By Jack Ganssle
Topsy Turvey
Published 1/08/2004
Computers are amazing things. My desktop executes billions of instructions per second, even when sitting more or less idle. It reliably - perfectly, actually - moves data to and from a billion bytes of DRAM in nanoseconds while sucking huge files from 400 Gb of hard disk space. Days and at times even weeks go by without a single glitch, yet every second of each of those days the machine slams vast amounts of data around. A single bit error will crash the machine. Yet the occasional problems all arise from imperfect software; the hardware operates flawlessly.
The engineers who design computers work with imperfect components. No one really knows the characteristics of the ICs, capacitors and every other element they use. That 1k resistor might actually be 1024 ohms, and though it's rated at ¬ watt odds are it'll handle a bit more than that, if used in a reasonably-ventilated space in a non-extreme environment. The 5 volt power supply might be putting out more like 4.95 volts, and that figure is likely to change as components age over the years and the mains vary due to summer air-conditioning demands. The track on the PC board doesn't really act like a wire at all; it's a complex transmission line which reflects, attenuates and distorts the digital signal it carries.

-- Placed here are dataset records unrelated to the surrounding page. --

What follows belongs to an exercise in optimizing a design on an open flow for small area; a production flow would make more cautious choices. In this exercise RTL edits were held to simulation tests only and were not proved equivalent to the original. The flow treats the clock pin as an ideal source, which a real chip does not have. Power and IR drop assume default switching activity.

==> inputs of run a <==
==> flow/design.v (excerpt) <==
module project_basic(
    input clk,
    input clr,
    input x1,
    input x0,
    input add,
    input sub,
    input result,
    output [7:0] zero_one,
    output [7:0] sign_zero_one,
    output [3:0] led_bits,
    output [3:0] sign_led_bits
    );
==> module project_basic, before the edit <==
module project_basic(
    input clk,
    input clr,
    input x1,
    input x0,
    input add,
    input sub,
    input result,
    output [7:0] zero_one,
    output [7:0] sign_zero_one,
    output [3:0] led_bits,
    output [3:0] sign_led_bits
    );
    reg [3:0] a, b;
    reg [2:0] pos;       
    reg sw01;            
    localparam [10:0] DM = 11'b01010101010;
    localparam [12:0] CM = 13'b0101010101010;
    reg [10:0] dlq;      
    reg [12:0] clq;      
    wire [10:0] dl = dlq ^ DM;   
    wire [12:0] cl = clq ^ CM;   
    reg [2:0] hi;        
    reg [3:0] ans;
    reg nr, er, ifadd, ifsub;
    wire key = x1 | x0;
    wire [3:0] ca = clr ? 4'd0 : a;
    wire [3:0] cb = clr ? 4'd0 : b;
    wire [2:0] cpos = clr ? 3'd0 : pos;
    wire [10:0] cdl = clr ? 11'd0 : dl;
    wire [12:0] ccl = clr ? 13'd0 : cl;
    wire csw = ~clr & sw01;
    wire cadd = ~clr & ifadd;
    wire csub = ~clr & ifsub;
    wire dlow0 = ~|cdl[9:0];
    wire cbusy = cdl[10] | ~dlow0;
    wire dfb = cdl[10] ^ cdl[8] ^ (dlow0 & (cdl[10] | key));
    wire clow0 = ~|cl[11:0];
    wire tick = cl[12] & clow0;      
    wire cfb = ccl[12] ^ ccl[3] ^ ccl[2] ^ ccl[0] ^ (~|ccl[11:0]);
    wire nadd = ~sub & (add | cadd);
    wire nsub = sub | (~add & csub);
    wire [3:0] bx = cb ^ {4{nsub}};
    wire [4:0] c;
    wire [3:0] s;
    assign c[0] = nsub;
    genvar g;
    generate for (g = 0; g < 4; g = g + 1) begin : rca
        assign s[g] = ca[g] ^ bx[g] ^ c[g];
        assign c[g+1] = (ca[g] & bx[g]) | (ca[g] & c[g]) | (bx[g] & c[g]);
    end endgenerate
    wire ld = clr | (result & (nadd | nsub));
    wire [3:0] wbit = {cpos[1:0] == 2'd0, cpos[1:0] == 2'd1, cpos[1:0] == 2'd2, cpos[1:0] == 2'd3};
    wire [3:0] wa = {4{key & ~cpos[2]}} & wbit;
    wire [3:0] wb = {4{key & cpos[2]}} & wbit;
    wire inc = ~key & csw & ~cbusy;
    always @(posedge clk) begin
        a <= (wa & {4{x1}}) | (~wa & ca);
        b <= (wb & {4{x1}}) | (~wb & cb);
        clq <= (clr ? 13'd0 : {cl[11:0], cfb}) ^ CM;
        hi[0] <= ~clr & (hi[0] ^ tick);
        hi[1] <= ~clr & (hi[1] ^ (tick & hi[0]));
        hi[2] <= ~clr & (hi[2] ^ (tick & hi[0] & hi[1]));
        dlq <= {cdl[9:0], dfb} ^ DM;
        sw01 <= key | (csw & cbusy);
        pos[0] <= cpos[0] ^ inc;
        pos[1] <= cpos[1] ^ (inc & cpos[0]);
        pos[2] <= cpos[2] ^ (inc & cpos[0] & cpos[1]);
        ifadd <= nadd;
        ifsub <= nsub;
        if (ld) ans <= s;
        nr <= (clr & ~result) | (result & nsub & ~c[4]) | (~clr & ~result & nr);
        er <= (clr & ~result) | (result & nadd & c[4]) | (~clr & ~result & er);
    end
    wire ifresult = ~(nr & er);
    wire neg = nr & ~er;
    wire error = er & ~nr;
    wire [1:0] sel = neg ? hi[1:0] : hi[2:1];
    wire [3:0] onehot = 4'b0001 << sel;
    assign led_bits = onehot;
    assign sign_led_bits = onehot;
    wire first = neg & (sel == 2'd0);
    wire vm = ans[sel] | (~ifresult & b[sel]);
    wire vs = first | (~ifresult & a[sel]);
    wire blank = ifresult & ~error & ~first;
    wire E = error;
    assign zero_one[6:5] = {2{~E}};
    assign zero_one[1] = E;
    assign {zero_one[7], zero_one[4:2]} = {4{E | ~vm}};
    assign zero_one[0] = ~ifresult & ifadd;
    assign sign_zero_one[6:5] = {2{~E & ~blank}};
    assign sign_zero_one[1] = E;
    assign {sign_zero_one[7], sign_zero_one[4:2]} = {4{E | (~blank & ~vs)}};
    assign sign_zero_one[0] = ~ifresult & ifsub;
endmodule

But the PC operates reliably because engineers realize their components are less than perfect. They design margin into every aspect of the system. In an ideal world perhaps just a single electron is enough to distinguish a zero from a one, but in the grimy reality of engineering EEs push thousands or millions of electrons down each wire. Capacitors are hard to make precisely, some come with wild tolerances like -20/+80%. We're not really sure how many farads the vendor will provide. so design in plenty of margin to ensure success.

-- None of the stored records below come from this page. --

From an optimization exercise on the open Yosys and OpenROAD flow, aimed at small area; shortcuts taken in it are not production practice.
In this exercise RTL edits were held to simulation tests only and were not proved equivalent to the original.
No activity file was given, so power comes from the tool's default toggle rates. No driver is modelled on the clock port, so clocking that relies on it looks cheaper here than on a real chip.

// filters
module filters
(
	CLK,
	RST,
	HSync,
	VDE,
	Display,
	RGBin,
	Threshold,
	ProcessOut,
	DisplayOut
);
Size: about 3,100 cells after synthesis, about 37,000 um2 of cells after synthesis.
Settings: LEC_CHECK=0, CAP_MARGIN=20, CORE_MARGIN=2, CORE_UTILIZATION=70, PLACE_DENSITY=0.8, SLEW_MARGIN=20; clock period 12.0 ns.
standard.sh (not shown) runs the stock make flow with config.mk's settings and CLKGATE_MAP_FILE= SYNTH_SCRIPT=/design/flow/synth_recipe.tcl, a recipe that flattens the netlist after the stock synthesis.
==> flow/flow/run.sh <==
#!/bin/bash
set -euo pipefail
export BUFFER_PORTS_ARGS="-buffer_cell sky130_fd_sc_hd__buf_1"
export CTS_ARGS="-sink_clustering_enable -repair_clock_nets -buf_list sky130_fd_sc_hd__clkbuf_16 -sink_clustering_size 40 -sink_clustering_max_diameter 50"
bash standard.sh > standard.log 2>&1
The starting point completed with no timing, DRC or antenna violations.
Rerun with:
==> flow/flow/run.sh (replaced) <==
#!/bin/bash
# The standard layout, with the ports buffered by the smallest buffer cell
# instead of the one buffer_ports picks by default.
set -euo pipefail
export BUFFER_PORTS_ARGS="-buffer_cell sky130_fd_sc_hd__buf_1"
bash standard.sh > standard.log 2>&1
--- a/flow/config.mk
+++ b/flow/config.mk
@@ -9,4 +9,7 @@
 export CORE_MARGIN = 2
 export CORE_UTILIZATION = 70
+export CTS_BUF_LIST = sky130_fd_sc_hd__clkbuf_16
+export CTS_CLUSTER_DIAMETER = 80
+export CTS_CLUSTER_SIZE = 30
 export PLACE_DENSITY = 0.8
 export SLEW_MARGIN = 20
Outcome: Sequential power hardly moves; worst hold slack is better by 0.0055 ns; clock skew is lower by 0.0047 ns; synthesized cell count stays the same.

========
filters, a different RTL version from the one above (not shown whole).
Size in the first run: roughly 3,200 cells after synthesis, ~67 I/O pins, about 38,000 µm² of cells after synthesis.
make LEC_CHECK=0 CAP_MARGIN=20 CORE_MARGIN=2 CORE_UTILIZATION=45 CTS_BUF_LIST=sky130_fd_sc_hd__clkbuf_16 CTS_CLUSTER_DIAMETER=80 CTS_CLUSTER_SIZE=30 PLACE_DENSITY=0.6 SLEW_MARGIN=20 finish   # period 12.0 ns
run.sh (not shown) runs the stock make flow with config.mk's settings and CLKGATE_MAP_FILE= SYNTH_SCRIPT=/design/flow/synth_recipe.tcl, a recipe that flattens the netlist after the stock synthesis.
Stock flow here: none of the scripts above is used.
The starting point ran to the end with no violations.
Edit:
Settings changed: CORE_UTILIZATION 45 to 70, PLACE_DENSITY 0.6 to 0.8.
Result: The changed run went through all stages and came out clean. Total power hardly moves. Utilization climbs by 26 points. Wire length climbs by a few percent. Clock-buffer cell count shrinks by 1. Design area goes down slightly. Worst setup slack gets worse by 0.082 ns. Hold slack gets better by 0.0080 ns. Die area goes down by a quarter to a third. Non-clock buffer count falls by 2.
Edit:
Settings changed: CORE_UTILIZATION 70 to 45, CTS_BUF_LIST sky130_fd_sc_hd__clkbuf_16 to not set, CTS_CLUSTER_DIAMETER 80 to not set, CTS_CLUSTER_SIZE 30 to not set, PLACE_DENSITY 0.8 to 0.6.
After rerunning: The new run finished with timing, DRC and antenna clean. Routed wire length is lower by 1.2%. Die area climbs by 55%. Hold slack is worse by 0.016 ns. Area after synthesis stays the same. Count of clock-buffer cells in the layout rose by 126. Global-route usage goes down by 7.5 points. Critical path depth does not change. Power grows by 14%. Final area came out higher by 7.9%. Clock skew falls by 0.011 ns. Maximum frequency is higher by 1.2%.
Edit:
Settings changed: CTS_BUF_LIST set to sky130_fd_sc_hd__clkbuf_8, CTS_CLUSTER_DIAMETER set to 60, CTS_CLUSTER_SIZE set to 20.
Outcome: The changed run went through all stages and came out clean; combinational power stays flat; clock power fell by well over a third; non-clock buffer count rose by 1; worst setup slack loses 0.025 ns; die area does not change.

========
Setup of job 103:
filters, a different RTL version from the one above (not shown whole).
Size: ~3,100 cells after synthesis, ~1,300 flip-flops, about 67 I/O pins, ~36,000 µm² of cells after synthesis.
Settings: LEC_CHECK=0, CAP_MARGIN=20, CORE_MARGIN=2, CORE_UTILIZATION=70, PLACE_DENSITY=0.8, SLEW_MARGIN=20; clock period 12.0 ns.
standard.sh (not shown) runs the stock make flow with config.mk's settings and CLKGATE_MAP_FILE= SYNTH_SCRIPT=/design/flow/synth_recipe.tcl, a recipe that flattens the netlist after the stock synthesis.
==> flow/flow/run.sh <==
#!/bin/bash
# The standard layout (standard.sh) with two changes:
#  - the ports are buffered with the smallest buffer cell, buf_1, instead of
#    the cell buffer_ports picks by default;
#  - clock tree synthesis puts up to 33 flip-flops (within 90 um) on each leaf clkbuf_16
#    and inserts no dummy loads.
# make's full output goes to standard.log in this folder; ORFS writes each
# step's own log under orfs/logs/.
set -euo pipefail
export BUFFER_PORTS_ARGS="-buffer_cell sky130_fd_sc_hd__buf_1"
export CTS_ARGS="-sink_clustering_enable -repair_clock_nets -buf_list sky130_fd_sc_hd__clkbuf_16 -sink_clustering_size 33 -sink_clustering_max_diameter 90 -dont_use_dummy_load"
bash standard.sh > standard.log 2>&1
Job 103 | stages: all done | timing, DRC, antenna: all pass
What job 105 does differently from job 103 at the input level:
Settings: CAP_MARGIN changed from 20 to 10; SLEW_MARGIN changed from 20 to 10.
==> flow/flow/run.sh <==
#!/bin/bash
# The standard layout (standard.sh) with two changes:
#  - the ports are buffered with the smallest buffer cell, buf_1, instead of
#    the cell buffer_ports picks by default;
#  - clock tree synthesis puts up to 33 flip-flops (within 90 um) on each
#    leaf clkbuf_16, uses clkbuf_8 for the root and the few buffers above
#    the leaves, and inserts no dummy loads.
# make's full output goes to standard.log in this folder; ORFS writes each
# step's own log under orfs/logs/.
set -euo pipefail
export BUFFER_PORTS_ARGS="-buffer_cell sky130_fd_sc_hd__buf_1"
export CTS_ARGS="-sink_clustering_enable -repair_clock_nets -buf_list sky130_fd_sc_hd__clkbuf_16 -sink_clustering_size 33 -sink_clustering_max_diameter 90 -root_buf sky130_fd_sc_hd__clkbuf_8 -tree_buf sky130_fd_sc_hd__clkbuf_8 -dont_use_dummy_load"
bash standard.sh > standard.log 2>&1
Results
[diff] minimum setup slack among reg-to-reg paths, job 105 relative to job 103: regression
Relative to job 103, the violation count after the first detailed-route iteration measured on job 105 has increased by a few percent.
Compared with job 103, job 105 is the less power-hungry design.
Job 103 → job 105: fmax roughly the same; power share of the sequential group grew by 0.6 points; final cycle utilization of the critical path was more or less identical; clock group share of total power moved down.
Between job 105 and job 103, the via count of the first global-routing pass figures differ only marginally.
Looking only at minimum clock period after layout, and setting everything else aside, the lower value of job 103 and job 105 goes to job 103.

==> afterwards: timing with drivers on the ports <==
How much do the figures lean on ideal ports? The routed layouts below were timed once more, with nothing changed but the port constraints. Step 1 sets driving cells, clkbuf_16 on the clock port and buf_2 on the other inputs (assumed; they add their load-dependent delay and slew). Step 2, shift: input delay + t, output delay - t, t = (earliest + latest rising clock arrival at the registers) / 2. This alone moves slack from input paths to output paths. Slacks: ideal ports / drivers / drivers and shift; pairs: ideal ports / drivers.
| run | t (ns) | setup slack, ns | clock arrival spread, ns | worst slew at a driven data input, ns |
|---|---|---|---|---|
| the first run of note 1 | 0.685 | 1.215 / 1.185 / 1.185 | 0.036 / 0.036 | 0.06 |
| the second run of note 1 | 0.667 | 1.213 / 1.183 / 1.183 | 0.019 / 0.019 | 0.06 |
| the first run of note 2 | 0.674 | 1.232 / 1.205 / 1.205 | 0.062 / 0.063 | 0.06 |
| the second run of note 2 | 0.671 | 1.150 / 1.128 / 1.128 | 0.051 / 0.051 | 0.07 |
| the third run of note 2 | 0.718 | 1.280 / 1.253 / 1.253 | 0.032 / 0.031 | 0.06 |
| the fourth run of note 2 | 0.745 | 1.254 / 1.227 / 1.227 | 0.061 / 0.060 | 0.06 |
| job 103 | 0.645 | 1.368 / 1.338 / 1.338 | 0.065 / 0.064 | 0.05 |
| job 105 | 0.743 | 1.351 / 1.321 / 1.321 | 0.080 / 0.080 | 0.05 |
After both steps every run listed still meets setup and hold.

Margin is the essence of reliable engineering. Civil engineers don't know exactly how strong a bridge beam will be, especially when it's a concrete structure poured on-site by bored and careless laborers. The bridge stands because the beam is two or three times stronger than absolutely needed. When building the Brooklyn Bridge Roebling (see The Great Bridge by David McCollough for a wonderful book) discovered the wire used to suspend the entire bridge was of inferior quality. Yet his design had so much margin that the bridge still stands a century later, still held up by some of that bad wire.
In the firmware world we work with perfect components. A one is a one is a one. But there's no margin in the world of firmware engineering. One unitialized variable, a single miscomputed bit, just one mismatched push/pop pair, causes the application to crash. If the user types in unexpected data or operates knobs out of sequence our code might kill someone (example: the Therac 25 (see http://sunnyday.mit.edu/papers/therac.pdf)).
Our programs are like bridges without margin, likely to collapse under the most feeble stress.
In truth, there are some techniques that add a bit of margin to our code. Build the system around an MMU and individual tasks might fail, but a very smart OS can save the system. Pepper the code with asserts() to find error conditions and then take corrective action. Add redundant execution streams to identify and repair software errors. Include stack monitors, malloc() traps, and plenty of other instrumentation to build fault-tolerant code. Of course few of us actually do any of this.
Yet these strategies reveal that firmware is topsy turvey compared to any other form of engineering. Software margins come at the expense of vastly increased design costs, with, in these days of cheap transistors, little in the way of increased production expenses. The Shuttle's code is probably the best software ever written. Price tag: $1000 per line.
Bridge-building, though, is all about materials cost. A mere stroke of the designer's pen increases the size of a beam, but perhaps doubles production costs. The wise EE who's worried about pushing .2 watts through a ¬ watt resistor simply uses the next size up. There's zero design effort but substantial recurring costs.
Perhaps software engineering is somewhat akin to automotive design. The car industry must minimize recurring costs - which includes the costs due to recalls and repairing defects. They spend billions engineering a new product. Or maybe it's like building a spacecraft; of the $800 million spent on the Mars Expedition Rovers, only a pittance is in materials cost. Engineering sucked up the largest chunk, because failure is intolerable.
Both automotive and spaceflight share the same philosophy: perfection is worth plenty of engineering dollars. Sadly, that's a far cry from the approach of most firmware engineering projects, where nothing is more important than minimizing NRE and the schedule.
What do you think? Can we put more margin into our firmware? Is it worth the extra time and effort?